If your project data file has columns with only NAs, this code will check for those, provide their column headers for verification, then remove them.

In [15]:
# which have all NAs?
dropped = pd.DataFrame()
for sheet in ['sample_data','prep_data','analysis_data']:
    res = pd.Series(data[sheet].columns[data[sheet].isnull().all(0)],
                name=sheet)
    dropped=pd.concat([dropped,res],axis=1)
    

Which columns in each sheet have only NA values?

In [16]:
dropped

Unnamed: 0,sample_data,prep_data,analysis_data
0,samp_size,drive_location,sop


If you are fine with leaving these columns out, proceed:

In [17]:
for sheet in ['sample_data','prep_data','analysis_data']:
    data[sheet].dropna(axis=1, how='all',inplace=True)

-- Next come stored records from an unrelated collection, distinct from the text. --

===== config.mk =====
export PLATFORM = sky130hd
export DESIGN_NAME = baud_gen
export DESIGN_NICKNAME = d
export VERILOG_FILES = /design/src/brg_pkg.sv /design/src/baud_gen.sv
export VERILOG_INCLUDE_DIRS = /design/src
export SDC_FILE = /design/constraint.sdc
export NUM_CORES = 1
export LEC_CHECK = 0
export ABC_AREA = 0
export BUFFER_PORTS_ARGS = -buffer_cell sky130_fd_sc_hd__buf_2
export CAP_MARGIN = 10
export CORE_MARGIN = 1
export CORE_UTILIZATION = 30
export CTS_CLUSTER_DIAMETER = 150
export DETAILED_ROUTE_END_ITERATION = 12
export GPL_TIMING_DRIVEN = 0
export PLACE_DENSITY = 0.58
export SETUP_SLACK_MARGIN = 0.15
export SLEW_MARGIN = 30
export SYNTH_ARGS = -nofsm -noshare
export SYNTH_HDL_FRONTEND = slang
export SYNTH_SLANG_ARGS = --single-unit

===== constraint.sdc =====
create_clock -name core_clk -period 9.4 [get_ports core_clk]
set_input_delay 0.47 -clock core_clk [delete_from_list [all_inputs] [get_ports core_clk]]
set_output_delay 0.47 -clock core_clk [all_outputs]
set_load 0.05 [all_outputs]
`src/logic/ext_mem_consts.svh`:
```
// Purpose: offsets, fields, reset values and timing of the memory control
// Assumes: register indices are scaled by four onto the APB byte address
// Notes: definitions only
`ifndef EXT_MEM_CONSTS_SVH
`define EXT_MEM_CONSTS_SVH

// ==========================================================================
// register indices and byte addresses
`define IDX_PAGE_ONE 16'hC018
`define IDX_PAGE_TWO 16'hC01A
`define IDX_UPPER_EN 16'hC038
`define IDX_MEM_CTRL 16'hC03A
`define IDX_MODE 16'hC040
`define IDX_STATUS 16'hC042
`define BYTE_ADDR(i) ({2'h0, (i), 2'h0})

// ==========================================================================
// field positions and window tops
`define UPPER_EN_BIT 3
`define RAM_MERGE_BIT 13
`define ROM_MERGE_BIT 12
`define PAGED_WIDTH_BIT 11
`define PAGED_WAIT_LSB 8
`define ROM_WIDTH_BIT 7
`define ROM_WAIT_LSB 4
`define RAM_WIDTH_BIT 3
`define RAM_WAIT_LSB 0
`define SRAM_MODE_BIT 0
`define PAGE_ONE_TOP 3'h4
`define PAGE_TWO_TOP 3'h5

// ==========================================================================
// reset values
`define PAGE_RESET 16'h0000
`define UPPER_EN_RESET 1'h0
`define MEM_CTRL_RESET 14'h0000
`define PINS_ADDR_RESET 19'h78000

// ==========================================================================
// timing: wait states tick at the wait clock, rounded up to pclk cycles
`define PCLK_HZ 10000000
`define WAIT_CLK_HZ 48000000
`define WAIT_PCLKS(ws) (((ws) * `PCLK_HZ + `WAIT_CLK_HZ - 1) / `WAIT_CLK_HZ)

`endif

```
`src/logic/ext_mem_pkg.sv`:
```
// Purpose: types shared by the memory control block
// Assumes: nothing
// Notes: pin group and cpu request travel as packed structs
package ext_mem_pkg;

  // ========================================================================
  // types
  typedef enum logic [1:0] {ST_IDLE, ST_STROBE, ST_FINISH} access_state_t;

  typedef struct packed {
    logic valid;
    logic write;
    logic [15:0] addr;
    logic [15:0] wdata;
    logic ram_hit;
    logic rom_hit;
  } cpu_req_t;

  typedef struct packed {
    logic [18:0] addr;
    logic [8:0] page_bits;
    logic paged_space_chip_select_n;
    logic ext_ram_chip_select_n;
    logic ext_rom_chip_select_n;
    logic read_strobe_n;
    logic write_strobe_n;
    logic narrow_bus;
  } mem_pins_t;

endpackage

```
`src/logic/external_memory_page_wait_ctrl.sv`:
```
// Purpose: page mapping, upper address pins and per-region wait control
// Assumes: APB slave; cpu request held until cpu_ready
// Notes: one access at a time; strobes and selects come from flip-flops
// Functional notes
// - paged window accesses carry that window's page register as high bits
// - page register holds bits 28..13; low nine bits go to page pins
// - in SRAM mode only page bits 17..13 are driven
// - paged window accesses assert the paged-space select, active low
// - upper enable bit 3 gates A18..15; resets disabled
// - A18..15 are driven high from power-up
// - wait states are counted in 48 MHz periods
// - RAM merge bit 13 makes RAM select follow paged select
// - ROM merge bit 12 makes ROM select follow paged select
// - bit 11 picks paged width: 1 is 8-bit, 0 is 16-bit
// - bits 10..8 give paged wait states 0 to 7
// - bit 7 picks ROM width: 1 is 8-bit, 0 is 16-bit
// - bits 6..4 give ROM wait states 0 to 7
// - bit 3 picks RAM width: 1 is 8-bit, 0 is 16-bit
// - bits 2..0 give RAM wait states 0 to 7
//
// The APB interface to the registers is this design's own decision.
`timescale 1ns/1ps
`include "ext_mem_consts.svh"
module external_memory_page_wait_ctrl
  import ext_mem_pkg::*;
(
  input wire logic pclk, // clock, 10 MHz
  input wire logic presetn, // async reset, active low
  input wire logic ce, // clock enable, freezes state when low
  input wire logic psel, // APB select
  input wire logic penable, // APB access phase
  input wire logic pwrite, // APB direction
  input wire logic [19:0] paddr, // APB byte address
  input wire logic [31:0] pwdata, // APB write data
  output logic [31:0] prdata, // APB read data
  output logic pready, // APB ready
  output logic pslverr, // APB error, unmapped address
  input wire cpu_req_t cpu_req, // cpu access request
  output logic cpu_ready, // access complete pulse
  output logic [15:0] cpu_rdata, // read data of last access
  output mem_pins_t pins, // external address, selects, strobes
  input wire logic [15:0] data_in, // external data pins, input side
  output logic [15:0] data_out, // external data pins, output side
  output logic data_oe_n // data pin enable, low while driving
);

  // ========================================================================
  // declarations
  logic [15:0] page_one_high_address;
  logic [15:0] page_two_high_address;
  logic upper_address_pin_enable;
  logic [13:0] memory_width_wait_control;
  logic sram_mode;
  logic [31:0] next_prdata;
  logic rd_fresh;
  logic [2:0] wr_sel;
  logic [2:0] rd_sel;
  access_state_t state;
  logic start;
  logic expired;
  logic hit_one;
  logic hit_paged;
  logic [15:0] page_sel;
  logic [2:0] sel_wait;
  logic sel_narrow;
  logic [18:0] next_addr;
  logic [8:0] next_page_bits;
  logic cur_paged;
  logic cur_ram;
  logic cur_rom;
  logic cur_narrow;
  logic [3:0] cur_wait;
  logic [15:0] data_meta;
  logic [15:0] data_sync;
  logic ram_select_merge;
  logic rom_select_merge;

  assign ram_select_merge = memory_width_wait_control[`RAM_MERGE_BIT];
  assign rom_select_merge = memory_width_wait_control[`ROM_MERGE_BIT];

  // ========================================================================
  // helpers
  function automatic logic [2:0] reg_sel(input logic [19:0] a);
    reg_sel = 3'h0;
    if (a == `BYTE_ADDR(`IDX_PAGE_ONE)) reg_sel = 3'h1;
    if (a == `BYTE_ADDR(`IDX_PAGE_TWO)) reg_sel = 3'h2;
    if (a == `BYTE_ADDR(`IDX_UPPER_EN)) reg_sel = 3'h3;
    if (a == `BYTE_ADDR(`IDX_MEM_CTRL)) reg_sel = 3'h4;
    if (a == `BYTE_ADDR(`IDX_MODE)) reg_sel = 3'h5;
    if (a == `BYTE_ADDR(`IDX_STATUS)) reg_sel = 3'h6;
  endfunction

  function automatic logic [3:0] wait_pclks(input logic [2:0] ws);
    wait_pclks = 4'(`WAIT_PCLKS(32'(ws)));
  endfunction

  // ========================================================================
  // APB register file
  assign wr_sel = reg_sel(paddr);
  assign rd_sel = reg_sel(paddr);
  // reads come from a flop loaded in the setup phase
  assign pready = ce & (pwrite | rd_fresh);
  assign pslverr = psel & penable & (wr_sel == 3'h0);

  always_ff @(posedge pclk or negedge presetn) begin
    if (!presetn) begin
      page_one_high_address <= `PAGE_RESET;
      page_two_high_address <= `PAGE_RESET;
      upper_address_pin_enable <= `UPPER_EN_RESET;
      memory_width_wait_control <= `MEM_CTRL_RESET;
      sram_mode <= 1'h0;
    end else if (ce && psel && penable && pwrite) begin
      unique case (wr_sel)
        3'h1: page_one_high_address <= pwdata[15:0];
        3'h2: page_two_high_address <= pwdata[15:0];
        3'h3: upper_address_pin_enable <= pwdata[`UPPER_EN_BIT];
        3'h4: memory_width_wait_control <= pwdata[13:0];
        3'h5: sram_mode <= pwdata[`SRAM_MODE_BIT];
        default: ;
      endcase
    end
  end

  always_comb begin
    next_prdata = 32'h00000000;
    unique case (rd_sel)
      3'h1: next_prdata[15:0] = page_one_high_address;
      3'h2: next_prdata[15:0] = page_two_high_address;
      3'h3: next_prdata[`UPPER_EN_BIT] = upper_address_pin_enable;
      3'h4: next_prdata[13:0] = memory_width_wait_control;
      3'h5: next_prdata[`SRAM_MODE_BIT] = sram_mode;
      3'h6: next_prdata[3:0] = {cur_rom, cur_ram, cur_paged,
                                state != ST_IDLE};
      default: ;
    endcase
  end

  always_ff @(posedge pclk or negedge presetn) begin
    if (!presetn) begin
      prdata <= 32'h00000000;
      rd_fresh <= 1'h0;
    end else if (ce) begin
      rd_fresh <= psel;
      if (psel) begin
        prdata <= next_prdata;
      end
    end
  end

  // ========================================================================
  // access decode
  assign start = (state == ST_IDLE) & cpu_req.valid;
  assign hit_one = (cpu_req.addr[15:13] == `PAGE_ONE_TOP);
  assign hit_paged = hit_one | (cpu_req.addr[15:13] == `PAGE_TWO_TOP);
  assign page_sel = hit_one ? page_one_high_address : page_two_high_address;

  always_comb begin
    if (hit_paged) begin
      sel_wait = memory_width_wait_control[`PAGED_WAIT_LSB +: 3];
      sel_narrow = memory_width_wait_control[`PAGED_WIDTH_BIT];
    end else if (cpu_req.rom_hit) begin
      sel_wait = memory_width_wait_control[`ROM_WAIT_LSB +: 3];
      sel_narrow = memory_width_wait_control[`ROM_WIDTH_BIT];
    end else begin
      sel_wait = memory_width_wait_control[`RAM_WAIT_LSB +: 3];
      sel_narrow = memory_width_wait_control[`RAM_WIDTH_BIT];
    end
  end

  always_comb begin
    next_addr = {3'h0, cpu_req.addr};
    next_page_bits = page_sel[8:0];
    // page bits above the window offset
    if (hit_paged) begin
      next_addr = {page_sel[5:0], cpu_req.addr[12:0]};
    end
    // SRAM mode drives page bits 17..13 only
    if (sram_mode) begin
      next_page_bits = {4'h0, page_sel[4:0]};
      if (hit_paged) begin
        next_addr = {1'h0, page_sel[4:0], cpu_req.addr[12:0]};
      end
    end
  end

  // ========================================================================
  // access sequencer
  always_ff @(posedge pclk or negedge presetn) begin
    if (!presetn) begin
      state <= ST_IDLE;
    end else if (ce) begin
      unique case (state)
        ST_IDLE: if (start) state <= ST_STROBE;
        // strobe held until the extra cycles run out
        ST_STROBE: if (expired) state <= ST_FINISH;
        ST_FINISH: state <= ST_IDLE;
        default: state <= ST_IDLE;
      endcase
    end
  end

  assign cpu_ready = (state == ST_FINISH);

  always_ff @(posedge pclk or negedge presetn) begin
    if (!presetn) begin
      cur_paged <= 1'h0;
      cur_ram <= 1'h0;
      cur_rom <= 1'h0;
      cur_narrow <= 1'h0;
      cur_wait <= 4'h0;
    end else if (ce && start) begin
      cur_paged <= hit_paged;
      cur_ram <= cpu_req.ram_hit & !hit_paged;
      cur_rom <= cpu_req.rom_hit & !hit_paged;
      cur_narrow <= sel_narrow;
      // wait states converted from wait clock periods
      cur_wait <= wait_pclks(sel_wait);
    end
  end

  wait_strobe_timer u_timer (
    .pclk(pclk),
    .presetn(presetn),
    .ce(ce),
    .load(start),
    .load_cycles(wait_pclks(sel_wait)),
    .expired(expired)
  );

  // ========================================================================
  // pins
  always_ff @(posedge pclk or negedge presetn) begin
    if (!presetn) begin
      pins <= '{addr: `PINS_ADDR_RESET, page_bits: 9'h000,
                paged_space_chip_select_n: 1'h1,
                ext_ram_chip_select_n: 1'h1,
                ext_rom_chip_select_n: 1'h1,
                read_strobe_n: 1'h1, write_strobe_n: 1'h1,
                narrow_bus: 1'h0};
      data_out <= 16'h0000;
      data_oe_n <= 1'h1;
    end else if (ce) begin
      if (start) begin
        pins.addr[14:0] <= next_addr[14:0];
        pins.page_bits <= hit_paged ? next_page_bits : 9'h000;
        pins.narrow_bus <= sel_narrow;
        // paged select for the paged window
        pins.paged_space_chip_select_n <= !hit_paged;
        // merged selects follow the paged select
        pins.ext_ram_chip_select_n <= !((cpu_req.ram_hit & !hit_paged) |
                                        (hit_paged & ram_select_merge));
        pins.ext_rom_chip_select_n <= !((cpu_req.rom_hit & !hit_paged) |
                                        (hit_paged & rom_select_merge));
        pins.read_strobe_n <= cpu_req.write;
        pins.write_strobe_n <= !cpu_req.write;
        data_out <= sel_narrow ? {8'h00, cpu_req.wdata[7:0]}
                               : cpu_req.wdata;
        data_oe_n <= !cpu_req.write;
      end else if (state == ST_STROBE && expired) begin
        pins.paged_space_chip_select_n <= 1'h1;
        pins.ext_ram_chip_select_n <= 1'h1;
        pins.ext_rom_chip_select_n <= 1'h1;
        pins.read_strobe_n <= 1'h1;
        pins.write_strobe_n <= 1'h1;
        data_oe_n <= 1'h1;
      end
      // upper pins stay high unless enabled
      if (!upper_address_pin_enable) begin
        pins.addr[18:15] <= 4'hF;
      end else if (start) begin
        pins.addr[18:15] <= next_addr[18:15];
      end
    end
  end

  // ========================================================================
  // read data: pins are asynchronous, so two flops before use
  always_ff @(posedge pclk or negedge presetn) begin
    if (!presetn) begin
      data_meta <= 16'h0000;
      data_sync <= 16'h0000;
      cpu_rdata <= 16'h0000;
    end else if (ce) begin
      data_meta <= data_in;
      data_sync <= data_meta;
      if (state == ST_STROBE && expired) begin
        cpu_rdata <= cur_narrow ? {8'h00, data_sync[7:0]} : data_sync;
      end
    end
  end

  // ========================================================================
  // checks
  logic strobe_on;
  logic [3:0] strobe_len;
  assign strobe_on = !pins.read_strobe_n | !pins.write_strobe_n;

  always_ff @(posedge pclk or negedge presetn) begin
    if (!presetn) begin
      strobe_len <= 4'h0;
    end else if (ce) begin
      strobe_len <= strobe_on ? strobe_len + 4'h1 : 4'h0;
    end
  end
endmodule

```
`src/logic/wait_strobe_timer.sv`:
```
// Purpose: counts the extra strobe cycles of one external access
// Assumes: load only while idle
// Notes: expired is high whenever the count is zero
`timescale 1ns/1ps
module wait_strobe_timer (
  input wire logic pclk, // clock
  input wire logic presetn, // async reset, active low
  input wire logic ce, // clock enable
  input wire logic load, // start of an access
  input wire logic [3:0] load_cycles, // extra cycles to hold
  output logic expired // count reached zero
);

  logic [3:0] count;

  // ========================================================================
  // countdown
  always_ff @(posedge pclk or negedge presetn) begin
    if (!presetn) begin
      count <= 4'h0;
    end else if (ce) begin
      if (load) begin
        count <= load_cycles;
      end else if (count != 4'h0) begin
        count <= count - 4'h1;
      end
    end
  end

  assign expired = (count == 4'h0);

endmodule

```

Now let's check which columns have missing values in some of the rows. These should be filled in on the Excel sheet with the appropriate term ('not applicable', 'missing', or 'not collected'). Alternatively, you can drop the column if it is not needed for submission to OBIS.

In [18]:
# which columns have missing data (NAs) in some rows
some = pd.DataFrame()
for sheet in ['sample_data','prep_data','analysis_data']:
    res = pd.Series(data[sheet].columns[data[sheet].isnull().any()].tolist(),
                name=sheet)
    some=pd.concat([some,res],axis=1)

In [19]:
some

Unnamed: 0,sample_data,prep_data,analysis_data
0,notes_bottle_metadata,date_sheet_modified,date_sheet_modified
1,date_sheet_modified,modified_by,modified_by
2,modified_by,,


In [20]:
# drop columns with any missing data
for sheet in ['sample_data','prep_data','analysis_data']:
    data[sheet].dropna(axis=1, how='any',inplace=True)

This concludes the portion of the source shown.